BEGIN
<file path="src/rtl/alu_issue_stage.sv">
// ID/EX pipeline register in front of the ALU.
// Decodes RV32I opcode/funct3/funct7 into the ALU operation selector,
// forwards rs1/rs2 from EX/MEM and MEM/WB, selects ALU operands, and holds
// one entry behind a valid/ready handshake with flush.
module alu_issue_stage #(
    parameter int XLEN  = 32,
    parameter int SEL_W = 5
) (
    input  logic             clk,
    input  logic             rst_n,
    input  logic             inValid,
    output logic             inReady,
    input  logic [31:0]      inInstr,
    input  logic [XLEN-1:0]  inPc,
    input  logic [XLEN-1:0]  inRs1Data,
    input  logic [XLEN-1:0]  inRs2Data,
    input  logic [XLEN-1:0]  inImm,
    input  logic             exmemRegWrite,
    input  logic [4:0]       exmemRd,
    input  logic [XLEN-1:0]  exmemResult,
    input  logic             memwbRegWrite,
    input  logic [4:0]       memwbRd,
    input  logic [XLEN-1:0]  memwbResult,
    input  logic             flush,
    input  logic             outReady,
    output logic             outValid,
    output logic [SEL_W-1:0] operationSelector,
    output logic [XLEN-1:0]  operandA,
    output logic [XLEN-1:0]  operandB,
    output logic [XLEN-1:0]  outStoreData,
    output logic [4:0]       outRd,
    output logic [XLEN-1:0]  outPc,
    output logic             outRegWrite,
    output logic             outMemRead,
    output logic             outMemWrite,
    output logic             outBranch,
    output logic             outJump,
    output logic             illegalInstr
);

    localparam logic [6:0] OP_R      = 7'b0110011;
    localparam logic [6:0] OP_I      = 7'b0010011;
    localparam logic [6:0] OP_LOAD   = 7'b0000011;
    localparam logic [6:0] OP_STORE  = 7'b0100011;
    localparam logic [6:0] OP_BRANCH = 7'b1100011;
    localparam logic [6:0] OP_JAL    = 7'b1101111;
    localparam logic [6:0] OP_JALR   = 7'b1100111;
    localparam logic [6:0] OP_LUI    = 7'b0110111;
    localparam logic [6:0] OP_AUIPC  = 7'b0010111;

    localparam logic [SEL_W-1:0] SEL_BEQ  = 5'b00000;
    localparam logic [SEL_W-1:0] SEL_BNE  = 5'b00001;
    localparam logic [SEL_W-1:0] SEL_ADD  = 5'b00010;
    localparam logic [SEL_W-1:0] SEL_SUB  = 5'b00011;
    localparam logic [SEL_W-1:0] SEL_BGE  = 5'b00100;
    localparam logic [SEL_W-1:0] SEL_BLT  = 5'b00101;
    localparam logic [SEL_W-1:0] SEL_BGEU = 5'b00110;
    localparam logic [SEL_W-1:0] SEL_BLTU = 5'b00111;
    localparam logic [SEL_W-1:0] SEL_AND  = 5'b01000;
    localparam logic [SEL_W-1:0] SEL_OR   = 5'b01001;
    localparam logic [SEL_W-1:0] SEL_XOR  = 5'b01010;
    localparam logic [SEL_W-1:0] SEL_SLT  = 5'b01011;
    localparam logic [SEL_W-1:0] SEL_SLTU = 5'b01100;
    localparam logic [SEL_W-1:0] SEL_SLL  = 5'b01110;
    localparam logic [SEL_W-1:0] SEL_SRL  = 5'b01111;
    localparam logic [SEL_W-1:0] SEL_SRA  = 5'b10000;

    // Youngest producer wins; x0 is hard-wired to zero regardless of sources.
    function automatic logic [XLEN-1:0] fwd_operand(
        input logic [4:0]      rs,
        input logic [XLEN-1:0] rf_val,
        input logic            ex_we,
        input logic [4:0]      ex_rd,
        input logic [XLEN-1:0] ex_val,
        input logic            wb_we,
        input logic [4:0]      wb_rd,
        input logic [XLEN-1:0] wb_val
    );
        if (rs == 5'd0) begin
            return {XLEN{1'b0}};
        end else if (ex_we && (ex_rd == rs)) begin
            return ex_val;
        end else if (wb_we && (wb_rd == rs)) begin
            return wb_val;
        end else begin
            return rf_val;
        end
    endfunction

    // Arithmetic/logic selector shared by R-type and I-type ALU ops.
    // SUB exists only for R-type; the shift-right flavour follows instr[30].
    function automatic logic [SEL_W-1:0] alu_sel(
        input logic [2:0] funct3,
        input logic       alt,
        input logic       is_reg
    );
        case (funct3)
            3'b000:  return (is_reg && alt) ? SEL_SUB : SEL_ADD;
            3'b001:  return SEL_SLL;
            3'b010:  return SEL_SLT;
            3'b011:  return SEL_SLTU;
            3'b100:  return SEL_XOR;
            3'b101:  return alt ? SEL_SRA : SEL_SRL;
            3'b110:  return SEL_OR;
            3'b111:  return SEL_AND;
            default: return SEL_ADD;
        endcase
    endfunction

    logic [6:0]       w_opcode;
    logic [2:0]       w_funct3;
    logic [4:0]       w_rd;
    logic             w_rd_nz;
    logic [XLEN-1:0]  w_rs1_fwd;
    logic [XLEN-1:0]  w_rs2_fwd;
    logic [SEL_W-1:0] w_sel;
    logic [XLEN-1:0]  w_a;
    logic [XLEN-1:0]  w_b;
    logic             w_reg_write;
    logic             w_mem_read;
    logic             w_mem_write;
    logic             w_branch;
    logic             w_jump;
    logic             w_illegal;
    logic             w_capture;
    logic             w_unused_bits;

    logic             r_valid;
    logic [SEL_W-1:0] r_sel;
    logic [XLEN-1:0]  r_a;
    logic [XLEN-1:0]  r_b;
    logic [XLEN-1:0]  r_store_data;
    logic [4:0]       r_rd;
    logic [XLEN-1:0]  r_pc;
    logic             r_reg_write;
    logic             r_mem_read;
    logic             r_mem_write;
    logic             r_branch;
    logic             r_jump;
    logic             r_illegal;

    assign w_opcode      = inInstr[6:0];
    assign w_funct3      = inInstr[14:12];
    assign w_rd          = inInstr[11:7];
    assign w_rd_nz       = (w_rd != 5'd0);
    assign w_unused_bits = ^{inInstr[31], inInstr[29:25]};

    assign w_rs1_fwd = fwd_operand(inInstr[19:15], inRs1Data,
                                   exmemRegWrite, exmemRd, exmemResult,
                                   memwbRegWrite, memwbRd, memwbResult);
    assign w_rs2_fwd = fwd_operand(inInstr[24:20], inRs2Data,
                                   exmemRegWrite, exmemRd, exmemResult,
                                   memwbRegWrite, memwbRd, memwbResult);

    assign inReady   = !r_valid || outReady;
    assign w_capture = inValid && inReady && !flush;

    // Decode the incoming instruction into selector, operands and EX controls.
    always_comb begin
        w_sel       = SEL_ADD;
        w_a         = w_rs1_fwd;
        w_b         = inImm;
        w_reg_write = 1'b0;
        w_mem_read  = 1'b0;
        w_mem_write = 1'b0;
        w_branch    = 1'b0;
        w_jump      = 1'b0;
        w_illegal   = 1'b0;
        case (w_opcode)
            OP_R: begin
                w_sel       = alu_sel(w_funct3, inInstr[30], 1'b1);
                w_b         = w_rs2_fwd;
                w_reg_write = w_rd_nz;
            end
            OP_I: begin
                w_sel       = alu_sel(w_funct3, inInstr[30], 1'b0);
                w_reg_write = w_rd_nz;
            end
            OP_LOAD: begin
                w_mem_read  = 1'b1;
                w_reg_write = w_rd_nz;
            end
            OP_STORE: begin
                w_mem_write = 1'b1;
            end
            OP_BRANCH: begin
                w_b      = w_rs2_fwd;
                w_branch = 1'b1;
                case (w_funct3)
                    3'b000:  w_sel = SEL_BEQ;
                    3'b001:  w_sel = SEL_BNE;
                    3'b100:  w_sel = SEL_BLT;
                    3'b101:  w_sel = SEL_BGE;
                    3'b110:  w_sel = SEL_BLTU;
                    3'b111:  w_sel = SEL_BGEU;
                    default: w_sel = SEL_BEQ;
                endcase
            end
            OP_JAL: begin
                w_a         = inPc;
                w_jump      = 1'b1;
                w_reg_write = w_rd_nz;
            end
            OP_JALR: begin
                w_jump      = 1'b1;
                w_reg_write = w_rd_nz;
            end
            OP_LUI: begin
                w_a         = {XLEN{1'b0}};
                w_reg_write = w_rd_nz;
            end
            OP_AUIPC: begin
                w_a         = inPc;
                w_reg_write = w_rd_nz;
            end
            default: begin
                w_illegal = 1'b1;
            end
        endcase
    end

    // Pipeline entry: flush beats capture, capture beats drain, otherwise hold.
    always_ff @(posedge clk or negedge rst_n) begin
        if (!rst_n) begin
            r_valid      <= 1'b0;
            r_sel        <= {SEL_W{1'b0}};
            r_a          <= {XLEN{1'b0}};
            r_b          <= {XLEN{1'b0}};
            r_store_data <= {XLEN{1'b0}};
            r_rd         <= 5'd0;
            r_pc         <= {XLEN{1'b0}};
            r_reg_write  <= 1'b0;
            r_mem_read   <= 1'b0;
            r_mem_write  <= 1'b0;
            r_branch     <= 1'b0;
            r_jump       <= 1'b0;
            r_illegal    <= 1'b0;
        end else if (flush) begin
            r_valid <= 1'b0;
        end else if (w_capture) begin
            r_valid      <= 1'b1;
            r_sel        <= w_sel;
            r_a          <= w_a;
            r_b          <= w_b;
            r_store_data <= w_rs2_fwd;
            r_rd         <= w_rd;
            r_pc         <= inPc;
            r_reg_write  <= w_reg_write;
            r_mem_read   <= w_mem_read;
            r_mem_write  <= w_mem_write;
            r_branch     <= w_branch;
            r_jump       <= w_jump;
            r_illegal    <= w_illegal;
        end else if (r_valid && outReady) begin
            r_valid <= 1'b0;
        end else begin
            r_valid <= r_valid;
        end
    end

    assign outValid          = r_valid;
    assign operationSelector = r_sel;
    assign operandA          = r_a;
    assign operandB          = r_b;
    assign outStoreData      = r_store_data;
    assign outRd             = r_rd;
    assign outPc             = r_pc;
    assign outRegWrite       = r_reg_write;
    assign outMemRead        = r_mem_read;
    assign outMemWrite       = r_mem_write;
    assign outBranch         = r_branch;
    assign outJump           = r_jump;
    assign illegalInstr      = r_illegal;

endmodule

</file>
END
> WHAT YOU WILL DO
Taking the records above, retype every line from the one with "handshake with flush." down to the one with "output logic [4:0]", exactly and with nothing else.

> REPLY TO THE EXERCISE
// one entry behind a valid/ready handshake with flush.
module alu_issue_stage #(
    parameter int XLEN  = 32,
    parameter int SEL_W = 5
) (
    input  logic             clk,
    input  logic             rst_n,
    input  logic             inValid,
    output logic             inReady,
    input  logic [31:0]      inInstr,
    input  logic [XLEN-1:0]  inPc,
    input  logic [XLEN-1:0]  inRs1Data,
    input  logic [XLEN-1:0]  inRs2Data,
    input  logic [XLEN-1:0]  inImm,
    input  logic             exmemRegWrite,
    input  logic [4:0]       exmemRd,
    input  logic [XLEN-1:0]  exmemResult,
    input  logic             memwbRegWrite,
    input  logic [4:0]       memwbRd,
    input  logic [XLEN-1:0]  memwbResult,
    input  logic             flush,
    input  logic             outReady,
    output logic             outValid,
    output logic [SEL_W-1:0] operationSelector,
    output logic [XLEN-1:0]  operandA,
    output logic [XLEN-1:0]  operandB,
    output logic [XLEN-1:0]  outStoreData,
    output logic [4:0]       outRd,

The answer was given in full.